Chronological Order of Best Friends. 

Early 1950s.

Dad tells me I had imaginary friends at this age. I think one was called Pinky. I do not remember but I believe him. I am off to the Dapto Show with my Aunty. Didn’t I dress well then?

Late 1950s

I am in second row from the bottom, 2nd in from the right. I am next to my best friend at Gwynneville P.S. in Wollongong: Helen. We played outside school hours and went to each other’s houses. She and I competed, along with Warwick, in front row, second in from left, for first, second and third place in class. Check the class numbers people!

We stayed in touch via letters and some visits when we had moved to Sydney at the end of this year. I do know, amongst the trivia in my head, that her birthday is 27 September.

Early 1960s

It would be untruthful to say anyone here was a BEST friend but some were indeed friends. I am 3rd from left in front, and my friend, who also came to the same high school as me in 1962, is first on the left front row. We were passing acquaintances once we chose our subjects for the ‘new H.S.C.’ and saw each other (and sang together) on the school bus from Balgowlah Hts to Brookvale where our High School was.

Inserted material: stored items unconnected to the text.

[config.mk]
export PLATFORM = sky130hd
export DESIGN_NAME = alex_spi_tx
export DESIGN_NICKNAME = d
export VERILOG_FILES = /design/src/rtl/alex_pkg.sv /design/src/rtl/alex_spi_shifter.sv /design/src/rtl/alex_spi_tx.sv
export SDC_FILE = /design/constraint.sdc
export NUM_CORES = 1
export LEC_CHECK = 0
export ABC_AREA = 1
export CAP_MARGIN = 30
export CELL_PAD_IN_SITES_DETAIL_PLACEMENT = 1
export CELL_PAD_IN_SITES_GLOBAL_PLACEMENT = 2
export CORE_MARGIN = 4
export CORE_UTILIZATION = 37
export CTS_CLUSTER_SIZE = 16
export DETAILED_ROUTE_END_ITERATION = 7
export DONT_BUFFER_PORTS = 1
export PLACE_DENSITY = 0.88
export SKIP_CTS_REPAIR_TIMING = 1
export SLEW_MARGIN = 20
export SYNTH_ARGS = -nofsm -noshare
export SYNTH_HDL_FRONTEND = slang
export SYNTH_SLANG_ARGS = --single-unit
[constraint.sdc]
create_clock -name i_clock -period 3.93 [get_ports i_clock]
set_input_delay 0.5895 -clock i_clock [delete_from_list [all_inputs] [get_ports i_clock]]
set_output_delay 0.5895 -clock i_clock [all_outputs]
set_load 0.01 [all_outputs]
[src/rtl/alex_pkg.sv]
// Shared types and constants for the Alex filter-board serial transmitter.
// Pure declarations: no latency, no flow control.
package alex_pkg;

   localparam int ALEX_WORD_W = 16;
   localparam int LPF_MSB     = 15;
   localparam int LPF_LSB     = 9;

   typedef enum logic [1:0] {
      IDLE,
      SHIFT,
      LOAD,
      GAP
   } alex_state_t;

   function automatic logic [LPF_MSB-LPF_LSB:0] lpf_field(input logic [ALEX_WORD_W-1:0] word);
      return word[LPF_MSB:LPF_LSB];
   endfunction

endpackage

[src/rtl/alex_spi_shifter.sv]
// Bit engine: shifts one word MSB-first, CLK_DIV clocks low then CLK_DIV clocks high per bit.
// Word takes 32*CLK_DIV clocks after i_start; o_done marks the last clock of bit 0; start is never refused.
module alex_spi_shifter
   import alex_pkg::*;
#(
   parameter int CLK_DIV = 8
) (
   input  logic                   i_clock,
   input  logic                   i_reset,
   input  logic                   i_start,
   input  logic [ALEX_WORD_W-1:0] i_word,
   output logic                   o_spi_clock,
   output logic                   o_spi_data,
   output logic                   o_done
);

   logic [ALEX_WORD_W-1:0] r_shift;
   logic [15:0]            r_div;
   logic [3:0]             r_bit;
   logic                   r_phase;
   logic                   r_active;
   logic                   w_div_end;

   assign w_div_end   = (r_div == 16'(CLK_DIV - 1));
   assign o_done      = r_active & r_phase & w_div_end & (r_bit == 4'd0);
   assign o_spi_clock = r_active & r_phase;
   assign o_spi_data  = r_active & r_shift[ALEX_WORD_W-1];

   always_ff @(posedge i_clock or posedge i_reset) begin
      if (i_reset) begin
         r_shift  <= '0;
         r_div    <= '0;
         r_bit    <= '0;
         r_phase  <= 1'b0;
         r_active <= 1'b0;
      end else if (i_start) begin
         r_shift  <= i_word;
         r_div    <= '0;
         r_bit    <= 4'(ALEX_WORD_W - 1);
         r_phase  <= 1'b0;
         r_active <= 1'b1;
      end else if (r_active) begin
         if (w_div_end) begin
            r_div   <= '0;
            r_phase <= ~r_phase;
            // data only moves at the end of the high phase, so it is stable across the rising edge
            if (r_phase) begin
               r_shift <= {r_shift[ALEX_WORD_W-2:0], 1'b0};
               r_bit   <= r_bit - 4'd1;
               if (r_bit == 4'd0)
                  r_active <= 1'b0;
            end
         end else begin
            r_div <= r_div + 16'd1;
         end
      end
   end

endmodule

[src/rtl/alex_spi_tx.sv]
// Alex TX/RX filter-word serialiser; sends each word after reset and on change (optional ALEX_REFRESH_EN periodic resend).
// First bit one clock after a pending word is seen; word+load = 33*CLK_DIV clocks, then GAP_CYCLES idle; no input backpressure.
module alex_spi_tx
   import alex_pkg::*;
#(
   parameter int CLK_DIV     = 8,
   parameter int GAP_CYCLES  = 16,
   parameter int REFRESH_CYC = 1000000
) (
   input  logic                   i_clock,
   input  logic                   i_reset,
   input  logic [ALEX_WORD_W-1:0] i_tx_word,
   input  logic [ALEX_WORD_W-1:0] i_rx_word,
   output logic                   o_spi_clock,
   output logic                   o_spi_data,
   output logic                   o_tx_load,
   output logic                   o_rx_load,
   output logic                   o_busy
);

   alex_state_t            r_state;
   alex_state_t            w_state_nxt;
   logic                   r_sel;
   logic                   w_sel_nxt;
   logic [15:0]            r_cnt;
   logic [15:0]            w_cnt_nxt;
   logic [ALEX_WORD_W-1:0] r_tx_shadow;
   logic [ALEX_WORD_W-1:0] r_rx_shadow;
   logic                   r_tx_force;
   logic                   r_rx_force;
   logic                   w_tx_pend;
   logic                   w_rx_pend;
   logic                   w_start;
   logic                   w_start_rx;
   logic                   w_done;
   logic                   w_refresh;

   // A change that reverts before the word starts leaves nothing to send.
   assign w_tx_pend = r_tx_force | (i_tx_word != r_tx_shadow);
   assign w_rx_pend = r_rx_force | (i_rx_word != r_rx_shadow);

`ifdef ALEX_REFRESH_EN
   logic [31:0] r_refresh;

   always_ff @(posedge i_clock or posedge i_reset) begin
      if (i_reset)
         r_refresh <= '0;
      else if (w_refresh)
         r_refresh <= '0;
      else
         r_refresh <= r_refresh + 32'd1;
   end

   assign w_refresh = (r_refresh == 32'(REFRESH_CYC - 1));
`else
   // only an invalid (negative) period could request a resend in this build
   assign w_refresh = (REFRESH_CYC < 0);
`endif

   always_ff @(posedge i_clock or posedge i_reset) begin
      if (i_reset) begin
         r_tx_shadow <= '0;
         r_rx_shadow <= '0;
         r_tx_force  <= 1'b1;
         r_rx_force  <= 1'b1;
      end else begin
         if (w_start && !w_start_rx) begin
            r_tx_shadow <= i_tx_word;
            r_tx_force  <= 1'b0;
         end
         if (w_start && w_start_rx) begin
            r_rx_shadow <= i_rx_word;
            r_rx_force  <= 1'b0;
         end
         if (w_refresh) begin
            r_tx_force <= 1'b1;
            r_rx_force <= 1'b1;
         end
      end
   end

   always_ff @(posedge i_clock or posedge i_reset) begin
      if (i_reset) begin
         r_state <= IDLE;
         r_sel   <= 1'b0;
         r_cnt   <= '0;
      end else begin
         r_state <= w_state_nxt;
         r_sel   <= w_sel_nxt;
         r_cnt   <= w_cnt_nxt;
      end
   end

   always_comb begin
      w_state_nxt = r_state;
      w_sel_nxt   = r_sel;
      w_cnt_nxt   = r_cnt;
      w_start     = 1'b0;
      w_start_rx  = 1'b0;
      o_tx_load   = 1'b0;
      o_rx_load   = 1'b0;
      o_busy      = 1'b1;
      case (r_state)
         IDLE: begin
            o_busy = 1'b0;
            if (w_tx_pend || w_rx_pend) begin
               w_start     = 1'b1;
               w_start_rx  = ~w_tx_pend;
               w_sel_nxt   = ~w_tx_pend;
               w_state_nxt = SHIFT;
            end
         end
         SHIFT: begin
            if (w_done) begin
               w_cnt_nxt   = '0;
               w_state_nxt = LOAD;
            end
         end
         LOAD: begin
            o_tx_load = ~r_sel;
            o_rx_load = r_sel;
            if (r_cnt == 16'(CLK_DIV - 1)) begin
               w_cnt_nxt   = '0;
               w_state_nxt = GAP;
            end else begin
               w_cnt_nxt = r_cnt + 16'd1;
            end
         end
         GAP: begin
            if (r_cnt == 16'(GAP_CYCLES - 1)) begin
               w_cnt_nxt   = '0;
               w_state_nxt = IDLE;
            end else begin
               w_cnt_nxt = r_cnt + 16'd1;
            end
         end
         default: w_state_nxt = IDLE;
      endcase
   end

   alex_spi_shifter #(
      .CLK_DIV (CLK_DIV)
   ) u_shifter (
      .i_clock     (i_clock),
      .i_reset     (i_reset),
      .i_start     (w_start),
      .i_word      (w_start_rx ? i_rx_word : i_tx_word),
      .o_spi_clock (o_spi_clock),
      .o_spi_data  (o_spi_data),
      .o_done      (w_done)
   );

endmodule

# After elaboration in Yosys (flattened, before gate mapping)
# Cells that the tools add are included.
# word_totals
register_bits	91
latchBits	0
ram_bits	0
mem_bits_ro	0
inputBits	34
out_inout_bits	5
wordCells	87
mem_count	0
# op_classes
n_addsub	3
n_mul	0
div_mod_pow	0
order_cmp	0
n_eq_ne	12
n_shift	0
muxes	36
n_bitwise	9
n_reduce_logical	15
# ops
operator	count
2-to-1 mux 16 bit	11
case mux 16 bit (3 select lines)	1
adder 16 x 1 -> 16 bit, second input constant	2
== test 16 x 3 -> 1 bit, second input constant	2
inequality test 16 bit	2
== test 16 x 4 -> 1 bit, second input constant	1
2-to-1 mux 4 bit	4
2-to-1 mux 1 bit	15
2-to-1 mux 2 bit	4
case mux 2 bit (4 select lines)	1
inequality test 2 bit, second input constant	3
AND reduction 2 bit	3
nonzero test 2 bit	3
bitwise AND 1 bit	4
== test 2 bit, second input constant	2
logical NOT 4 bit	1
AND reduction 4 bit	1
subtractor 4 x 1 -> 4 bit, second input constant	1
NOT 1 bit	3
AND reduction 3 bit	1
nonzero test 3 bit	1
== test 2 x 1 -> 1 bit, second input constant	1
logical AND 1 bit	2
logical NOT 2 bit	1
other kinds (4)	5

# Depth between registers and ports, before layout
# Gate-level depths: netlist (run 1).
# logic_depth
depth_word	7
ltp_mapped	15
mapped_depth_nobuf	14

# Modules after synthesis
# Synthesis (run 1) repeated with hierarchy kept, for this count alone.
# hier_totals
hier_cells	751
hier_area_um2	5415.2
# by_module_without_submodules
mod	n_inst	cells_per_inst	area_each_um2	seq_area_each_um2
alex_spi_tx	1	436	3094.2	1328.8
alex_spi_shifter	1	315	2321.0	950.9

# Least setup slack after synthesis (run 1)
# OpenSTA, ideal clock, no wires.
# synth_path
path_type	input -> register
from	input port i_tx_word[1]
to	register u_shifter.r_shift[1]
setup_ps	117
arrival_time_ps	1693
required_time_ps	3813
path_slack_ps	2120
stages	14
path_buffers	1
cell_sequence	inv_1 -> nand2_1 -> nand2_1 -> nor2_1 -> nand2_1 -> nor2_2 -> nand2_2 -> nor2_8 -> nand2_2 -> nand2_4 -> nand2_2 -> buf_2 -> nand2_1 -> nand2_1
# synth_via
elab_chain_cells	7
word_cells_on_any_way	14
# synth_lines
item	line	source
start: declaration	alex_spi_tx.sv:12	input logic [ALEX_WORD_W-1:0] i_tx_word,
inequality test 16 bit	alex_spi_tx.sv:39	assign w_tx_pend = r_tx_force | (i_tx_word != r_tx_shadow);
bitwise OR 1 bit	alex_spi_tx.sv:39	
logical OR 1 bit / NOT 1 bit (equally long branches)	alex_spi_tx.sv:106, alex_spi_tx.sv:108	
2-to-1 mux 1 bit	alex_spi_tx.sv:106	if (w_tx_pend || w_rx_pend) begin
2-to-1 mux 1 bit	alex_spi_tx.sv:103	case (r_state)
nonzero test 2 bit (no line) / 2-to-1 mux 16 bit (equally long branches)	--	
AND reduction 3 bit (no line) / 2-to-1 mux 16 bit (equally long branches)	--	
end signal: assignment	alex_spi_shifter.sv:37	r_shift <= i_word;
end signal: assignment	alex_spi_shifter.sv:48	r_shift <= {r_shift[ALEX_WORD_W-2:0], 1'b0};
end: declaration	alex_spi_shifter.sv:17	logic [ALEX_WORD_W-1:0] r_shift;
# Parallel ways exist; a longest one is shown, timed or not.
# A chain may end at the register's enable or synchronous reset.

# Final worst setup path (run 1)
# layout_path
from	register r_tx_shadow[10]
to	register u_shifter.r_phase
# layout_via
elab_chain_cells	7
word_cells_on_any_way	9
# layout_lines
item	line	source
start: declaration	alex_spi_tx.sv:27	logic [ALEX_WORD_W-1:0] r_tx_shadow;
start signal: assignment	alex_spi_tx.sv:68	r_tx_shadow <= i_tx_word;
inequality test 16 bit *	alex_spi_tx.sv:39	
bitwise OR 1 bit *	alex_spi_tx.sv:39	
logical OR 1 bit *	alex_spi_tx.sv:106	
2-to-1 mux 1 bit *	alex_spi_tx.sv:106	
2-to-1 mux 1 bit *	alex_spi_tx.sv:103	
nonzero test 2 bit (no line)	--	
AND reduction 2 bit (no line)	--	
end signal: assignment	alex_spi_shifter.sv:45	r_phase <= ~r_phase;
end: declaration	alex_spi_shifter.sv:20	logic r_phase;
# Mark *: on every way between the ends. The rest lies on a longest branch, timed or not.

==> run metrics, run 1 <==
number of antenna violations at the first check in global routing 0; count of buffer and inverter cells on the critical path 0; via count of the first global-routing pass 4954; largest area contributor in the synthesized netlist sky130_fd_sc_hd__dfrtp_1; clock-pin slew of the registers on the worst-case setup and hold paths 70 ps; total die area 0.01665 mm^2; placement-stage cell area 0.005534 mm^2; first-pass GRT wire length 24830 um; fraction of layout instances using a drive strength above 1 6.443%; P per Cell Area 348.2 mW/mm^2; via count 4764; largest fanout on the critical path 45; number of max-capacitance violations reported 0; number of cells on the critical path 12; critical path's slowest cell sky130_fd_sc_hd__nand2_2; Static Leak 2.949 nW; setup TNS 0 ps; nature of the critical path startpoint flip-flop; most frequent cell after synthesis sky130_fd_sc_hd__nand2_1; worst setup path end u_shifter.r_phase$_DFFE_PP0P_; class of the most critical setup path reg -> reg; FF+latch count, synth 91; die extent in x 129.0 um; setup repair after global routing missed its margin false; hold slack 222.8 ps; aggregate global routing overflow 0; IR drop worst, VDD 218.9 uV; IO Count 39; Yosys warning total 0; sequence of cells on the critical path nor2_1 -> nor2_1 -> nor2_1 -> nand2_1 -> nor2_2 -> nand2_2 -> nor2_8 -> nand2_2 -> nand2_4 -> nand2_2 -> nand2_1 -> a21oi_2; Seq/Total Area, Yosys 42.06%; top cells by area in the synthesized netlist sky130_fd_sc_hd__dfrtp_1, sky130_fd_sc_hd__nand2_1, sky130_fd_sc_hd__inv_1; WP data required 4150 ps; clock net sink count 91; average via count per standard cell 5.150; first-pass iteration count of the detailed router 4; library cells used by synthesis 40; commonest cells in the netlist sky130_fd_sc_hd__nand2_1, sky130_fd_sc_hd__inv_1, sky130_fd_sc_hd__dfrtp_1; Slowest Stage Delay on Critical Path 410 ps; maximum number of pins on one net before global-route repair 46; count of mapped cells out of synthesis 746; status finished clean; portion of synthesized cell area occupied by the leading cell type 41.09%; Routed WL 14790 um; number of synthesized flops with an enable pin 0; overall power 2.047 mW; Clock Skews 14.66 ps; post-route DRC violation count 0; count of pins over their slew limit 0; syn nets 789; H-tree level count 3; total CTS buffers 9; Tcrit/Tclk final 63.35%; Achievable Freq 0.4016 GHz; Min-Delay Path Class in -> async; starting DRC count in detailed routing 169; mean post-synth cell area 7.266 um^2; most common flop cell mapped by yosys sky130_fd_sc_hd__dfrtp_1; Util after Layout 41.71%; worst max-slew margin expressed relative to the limit 50.72%; input/output buffers 0; Skew-Pair Late Insertion Delay 350 ps; maximum buffer depth of the clock tree 2; terminus of the critical flop-to-flop path u_shifter.r_phase$_DFFE_PP0P_; standard-cell row count 43; Placeable Area 0.01410 mm^2; worst reg-to-reg path cell count 12; height of the die 129.0 um; starting utilization of the core area 38.45%; Slew @ Worst Pin 738.4 ps; number of nets still failing antenna checks after routing 0; post-synth design cell area 0.005420 mm^2; final instance area 0.005879 mm^2; crit path time final 2490 ps; Tot GR Track Use 18.77%; Routed wire per std cell 15.99 um; post-detailed-placement half-perimeter wirelength 11290 um; r2r setup slk 1440 ps; Final #Nets 783; start point of the critical path r_tx_shadow[10]$_DFFE_PP0P_; number of failing setup endpoints in the final timing report 0; critical path's top delay family simple AND/OR/NAND/NOR gates; TritonCTS clock tree done; startpoint of the worst-slack reg-to-reg timing path r_tx_shadow[10]$_DFFE_PP0P_; root buffer cell sky130_fd_sc_hd__clkbuf_16; share of synthesized flip-flops with an asynchronous set or reset 100.0%; final hold vios 0; area added between synthesis and finish 8.472%; weighted congestion reported at the end of routability-driven placement 0.9045; arrival time at the worst endpoint 2710 ps; antenna diode count 0; Worst setup EP type flip-flop
==> cell usage in the layout (no fill, tap or decap), types with 2 or more instances in the layout <==
master	instances
sky130_fd_sc_hd__dfrtp_1	89
sky130_fd_sc_hd__inv_2	5
sky130_fd_sc_hd__clkbuf_16	9
sky130_fd_sc_hd__xor2_1	20
sky130_fd_sc_hd__nor2_1	50
sky130_fd_sc_hd__nor2_2	2
sky130_fd_sc_hd__inv_1	93
sky130_fd_sc_hd__nor3_1	8
sky130_fd_sc_hd__nor4_1	9
sky130_fd_sc_hd__ha_1	9
sky130_fd_sc_hd__buf_4	3
sky130_fd_sc_hd__dfstp_2	2
sky130_fd_sc_hd__o21bai_1	2
sky130_fd_sc_hd__clkbuf_1	2
sky130_fd_sc_hd__xnor2_1	6
sky130_fd_sc_hd__nand2_1	258
sky130_fd_sc_hd__nand4_1	26
sky130_fd_sc_hd__o22ai_2	4
sky130_fd_sc_hd__o21ai_0	25
sky130_fd_sc_hd__nand2_2	5
sky130_fd_sc_hd__nand3_1	67
sky130_fd_sc_hd__o211ai_1	3
sky130_fd_sc_hd__o21ai_1	18
sky130_fd_sc_hd__a21oi_1	6
sky130_fd_sc_hd__o21ai_2	3
sky130_fd_sc_hd__a21boi_0	2
sky130_fd_sc_hd__clkinv_2	2
sky130_fd_sc_hd__bufinv_16	3
==> area by class of cell <==
type	instances	area (um^2)
fillers	1807	8217
multi-input cells	534	2625
flip-flops and latches	91	2280
inverters	101	381.6
clock buffers	12	246.5
well taps	180	225.2
clock inverters	4	98.84
repair buffers	3	22.52
==> stage by stage <==
step | setup slack [ps] | cells
2_1_floorplan | 980.2 | 746
3_3_place_gp | 1346 | 909
3_5_place_dp | 1228 | 909
4_1_cts | 1421 | 925
5_1_grt | 1205 | 925
6_report | 1440 | 925
==> how the worst min path moves through the flow <==
stage	startpoint	slack, ps	to
floorplan	r_tx_force$_DFFE_PP1P_	420	r_tx_force$_DFFE_PP1P_
global placement	r_tx_force$_DFFE_PP1P_	430	r_tx_force$_DFFE_PP1P_
detailed placement	r_tx_force$_DFFE_PP1P_	430	r_tx_force$_DFFE_PP1P_
CTS	i_reset	240	r_tx_shadow[4]$_DFFE_PP0P_
global route	i_reset	280	r_cnt[5]$_DFFE_PP0P_
finish	i_reset	220	r_tx_shadow[4]$_DFFE_PP0P_
==> report_power, final <==
| group | switching, mW | internal (mW) |
|---|---|---|
| Clock | 0.367 | 0.641 |
| Sequential | 0.00866 | 0.952 |
| Combinational | 0.0516 | 0.0271 |
==> registers in the layout, indices dropped and copies added (netlist names) <==
| register | cells |
|---|---|
| u_shifter.r_active | 1 |
| r_cnt | 16 |
| u_shifter.r_div | 16 |
| r_tx_shadow | 16 |
| r_tx_force | 1 |
| u_shifter.r_shift | 16 |
| r_sel | 1 |
| r_state | 2 |
| u_shifter.r_phase | 1 |
| r_rx_shadow | 16 |
| u_shifter.r_bit | 4 |
| r_rx_force | 1 |
==> kinds of logic (layout without fill, tap and decap cells) <==
group	after synthesis	in the layout	share of synthesized area, %
flops	91	91	42.06
compound gates	66	66	7.502
fa+ha+maj	9	9	2.078
xor+xnor	26	26	4.201
simple gates	433	433	34.65
buf+inv	121	120	9.510
==> worst reg2reg max path, delay by kind of cell, from the launching register on <==
family,cells,cell delay [ps]
and+or+nand+nor,11,1870
DFF,1,400
AOI/OAI and AO/OA,1,70
==> routing by layer <==
metal / vias up / share of wire, % / GRT usage [%]
li1: 2361 / - / -
met1: 2324 / 46 / 24.38
met2: 64 / 49 / 32.01
met3: 15 / 3.2 / 2.350
met4: 0 / 2.0 / 7.165
met5: - / 0 / 0
Power figures use the tool's default switching activity.
==> run 2: changes to the inputs <==
==> constraint.sdc (replaced) <==
create_clock -name i_clock -period 2.5 [get_ports i_clock]
set_input_delay 0.375 -clock i_clock [delete_from_list [all_inputs] [get_ports i_clock]]
set_output_delay 0.375 -clock i_clock [all_outputs]
set_load 0.01 [all_outputs]
==> run 2 against run 1 <==
  * Worst setup slack got worse by 1200 ps
  * Global-route usage up 0.21 points
  * Critical path depth fell by 8
  * Largest cell class unchanged
  * Clock-buffer cell count fell by 3
  * Largest power group is now registers
  * Critical endpoint is now o_tx_load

I went my way to teachers’ college and teaching as she went her way to Uni and became an architect. Our parents still lived in the same suburb and saw each other as ‘waving’ aquaintances I guess. Then, with the era of Facebook, we found each other in the past 5 years…and guess what, we had been living relatively close to each other in the Hills District of Sydney for decades! We met up before we left Sydney and I love her memory about all things where I lived because she was there from birth. It’s a great connection and I know her birthday too. She is 1 month and 5 days older than me. Ann.

Late 1960s

Last year of High School – 1967. I am far right. We were ‘besties’ in the senior years of High School. It became apparent though, that I was the one who needed to buckle down and study in that final year as I really wanted to a tertiary education to become a teacher. My friends had boyfriends then that each married. About 2-3 years out of school, and they trained in secretarial work. We went to each other’s weddings (I think!) and they came to ours. From time to time, when we returned to Sydney for school holidays we had a catch up but I could already see my social world as a country-side teacher was not in keeping with theirs. Many years later, via a social media forum I think, we did have a reunion of sorts and even more recently my Dad saw Julie (on the left) being a personal home carer to someone in his retirement place. She said “Are you Mr Simpson, Denyse’s Dad?” That is one good memory. No, we have not met up. Julie, Sue, Pauline.

From then to now.

As teachers, much of our social life is connected where we are teaching. We had friends in each of the country towns and when we moved back to Sydney, we continued seeing people once a year. I had female friendships groups at school and always enjoyed the connections. Once I became a Deputy Principal then Principal, I moved into more work-related social networks. However, after my health breakdown as a principal, I eventually went to teach in a friend’s school and had a kind and lovely relationship with two of the administration ladies. These ladies stayed in touch when we left Sydney and after my cancer diagnosis and surgeries arranged to come and visit. This is just lovely. We still do keep in touch via social media due to distance. Luisa and Marg.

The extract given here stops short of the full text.